_SUPPLIED INFORMATION_:
[src/rtl/dfe_coeff_loader.sv]
// Word-serial coefficient loader with gap-deferred commit for the frac-decimator / IIR datapath.
// Optional readback port: define DFE_CFG_RDBK_EN to add rd_addr/rd_data.
module dfe_coeff_loader #(
  parameter int COEFF_WIDTH = 20,
  parameter int N_TAP       = 72,
  parameter int GAP_CYCLES  = 4,
  parameter int ADDR_WIDTH  = 7
) (
  input  logic                                clk,
  input  logic                                rst_n,
  input  logic                                cfg_valid,
  output logic                                cfg_ready,
  input  logic [ADDR_WIDTH-1:0]               cfg_addr,
  input  logic signed [COEFF_WIDTH-1:0]       cfg_data,
  input  logic                                cfg_commit,
  input  logic                                dp_valid_in,
  output logic                                cfg_busy,
  output logic                                cfg_done,
  output logic                                cfg_err,
  output logic [N_TAP-1:0][COEFF_WIDTH-1:0]   frac_dec_coeff_out,
  output logic                                frac_dec_coeff_wr_en,
  output logic [2:0][COEFF_WIDTH-1:0]         iir_num_2_4_out,
  output logic [1:0][COEFF_WIDTH-1:0]         iir_den_2_4_out,
  output logic [2:0][COEFF_WIDTH-1:0]         iir_num_2_out,
  output logic [1:0][COEFF_WIDTH-1:0]         iir_den_2_out,
  output logic [2:0][COEFF_WIDTH-1:0]         iir_num_1_out,
  output logic [1:0][COEFF_WIDTH-1:0]         iir_den_1_out,
  output logic                                iir_num_2_4_wr_en,
  output logic                                iir_den_2_4_wr_en,
  output logic                                iir_num_2_wr_en,
  output logic                                iir_den_2_wr_en,
  output logic                                iir_num_1_wr_en,
  output logic                                iir_den_1_wr_en,
`ifdef DFE_CFG_RDBK_EN
  output logic [1:0]                          dbg_state_o,
  input  logic [ADDR_WIDTH-1:0]               rd_addr,
  output logic [COEFF_WIDTH-1:0]              rd_data
`else
  output logic [1:0]                          dbg_state_o
`endif
);

  localparam int N_SH = N_TAP + 15;
  localparam int GW   = (GAP_CYCLES < 1) ? 1 : $clog2(GAP_CYCLES + 1);
  localparam logic [GW-1:0] GAP_MAX = GW'(GAP_CYCLES);

  localparam logic [ADDR_WIDTH-1:0] A_N24  = ADDR_WIDTH'(N_TAP);
  localparam logic [ADDR_WIDTH-1:0] A_D24  = ADDR_WIDTH'(N_TAP + 3);
  localparam logic [ADDR_WIDTH-1:0] A_N2   = ADDR_WIDTH'(N_TAP + 5);
  localparam logic [ADDR_WIDTH-1:0] A_D2   = ADDR_WIDTH'(N_TAP + 8);
  localparam logic [ADDR_WIDTH-1:0] A_N1   = ADDR_WIDTH'(N_TAP + 10);
  localparam logic [ADDR_WIDTH-1:0] A_D1   = ADDR_WIDTH'(N_TAP + 13);
  localparam logic [ADDR_WIDTH-1:0] A_LAST = ADDR_WIDTH'(N_TAP + 14);

  typedef enum logic [1:0] {IDLE, WAIT_GAP, APPLY, DONE} state_t;

  state_t                        state_q, state_d;
  logic [GW-1:0]                 gap_q, gap_d;
  logic [6:0]                    dirty_q, dirty_d;
  logic [6:0]                    wr_en_q, wr_en_d;
  logic                          done_q, done_d;
  logic                          err_q, err_d;
  logic signed [COEFF_WIDTH-1:0] shadow_q [N_SH];
  logic signed [COEFF_WIDTH-1:0] shadow_d [N_SH];
  logic [6:0]                    bank_sel;
  logic                          addr_ok;
  logic                          wr_take;
  logic                          wr_accept;

  // Bank bit order: 0=F, 1=N24, 2=D24, 3=N2, 4=D2, 5=N1, 6=D1 (same order as wr_en_q).
  always_comb begin
    bank_sel = '0;
    if (cfg_addr < A_N24)       bank_sel[0] = 1'b1;
    else if (cfg_addr < A_D24)  bank_sel[1] = 1'b1;
    else if (cfg_addr < A_N2)   bank_sel[2] = 1'b1;
    else if (cfg_addr < A_D2)   bank_sel[3] = 1'b1;
    else if (cfg_addr < A_N1)   bank_sel[4] = 1'b1;
    else if (cfg_addr < A_D1)   bank_sel[5] = 1'b1;
    else if (cfg_addr <= A_LAST) bank_sel[6] = 1'b1;
  end

  assign addr_ok   = |bank_sel;
  assign cfg_ready = (state_q == IDLE);
  assign cfg_busy  = (state_q == WAIT_GAP) || (state_q == APPLY);
  assign wr_take   = cfg_valid && cfg_ready;
  assign wr_accept = wr_take && addr_ok;

  always_comb begin
    state_d = state_q;
    case (state_q)
      IDLE:     if (cfg_commit) state_d = WAIT_GAP;
      WAIT_GAP: if ((gap_q == GAP_MAX) && !dp_valid_in) state_d = APPLY;
      APPLY:    state_d = DONE;
      DONE:     state_d = IDLE;
      default:  state_d = IDLE;
    endcase
  end

  always_comb begin
    gap_d = gap_q;
    if (dp_valid_in)          gap_d = '0;
    else if (gap_q != GAP_MAX) gap_d = gap_q + 1'b1;
  end

  // Writes are only taken in IDLE, so dirty never changes while a commit is in flight.
  always_comb begin
    dirty_d = dirty_q;
    if (state_q == APPLY) dirty_d = '0;
    else if (wr_accept)   dirty_d = dirty_q | bank_sel;
  end

  always_comb begin
    shadow_d = shadow_q;
    if (wr_accept) shadow_d[cfg_addr] = cfg_data;
  end

  assign wr_en_d = (state_d == APPLY) ? dirty_q : '0;
  assign done_d  = (state_d == DONE);
  assign err_d   = wr_take && !addr_ok;

  always_ff @(posedge clk or negedge rst_n) begin
    if (!rst_n) begin
      state_q <= IDLE;
      gap_q   <= '0;
      dirty_q <= '0;
      wr_en_q <= '0;
      done_q  <= 1'b0;
      err_q   <= 1'b0;
      for (int i = 0; i < N_SH; i++) shadow_q[i] <= '0;
    end else begin
      state_q  <= state_d;
      gap_q    <= gap_d;
      dirty_q  <= dirty_d;
      wr_en_q  <= wr_en_d;
      done_q   <= done_d;
      err_q    <= err_d;
      shadow_q <= shadow_d;
    end
  end

  assign cfg_done             = done_q;
  assign cfg_err              = err_q;
  assign dbg_state_o          = state_q;
  assign frac_dec_coeff_wr_en = wr_en_q[0];
  assign iir_num_2_4_wr_en    = wr_en_q[1];
  assign iir_den_2_4_wr_en    = wr_en_q[2];
  assign iir_num_2_wr_en      = wr_en_q[3];
  assign iir_den_2_wr_en      = wr_en_q[4];
  assign iir_num_1_wr_en      = wr_en_q[5];
  assign iir_den_1_wr_en      = wr_en_q[6];

  for (genvar i = 0; i < N_TAP; i++) begin : g_frac
    assign frac_dec_coeff_out[i] = shadow_q[i];
  end

  for (genvar j = 0; j < 3; j++) begin : g_num
    assign iir_num_2_4_out[j] = shadow_q[N_TAP + j];
    assign iir_num_2_out[j]   = shadow_q[N_TAP + 5 + j];
    assign iir_num_1_out[j]   = shadow_q[N_TAP + 10 + j];
  end

  for (genvar j = 0; j < 2; j++) begin : g_den
    assign iir_den_2_4_out[j] = shadow_q[N_TAP + 3 + j];
    assign iir_den_2_out[j]   = shadow_q[N_TAP + 8 + j];
    assign iir_den_1_out[j]   = shadow_q[N_TAP + 13 + j];
  end

`ifdef DFE_CFG_RDBK_EN
  assign rd_data = (rd_addr <= A_LAST) ? shadow_q[rd_addr] : '0;
`endif

endmodule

_WHAT TO DO_: Please copy out each line of the data in which the word "signed" occurs.

_TASK ANSWER_:
  input  logic signed [COEFF_WIDTH-1:0]       cfg_data,
  logic signed [COEFF_WIDTH-1:0] shadow_q [N_SH];
  logic signed [COEFF_WIDTH-1:0] shadow_d [N_SH];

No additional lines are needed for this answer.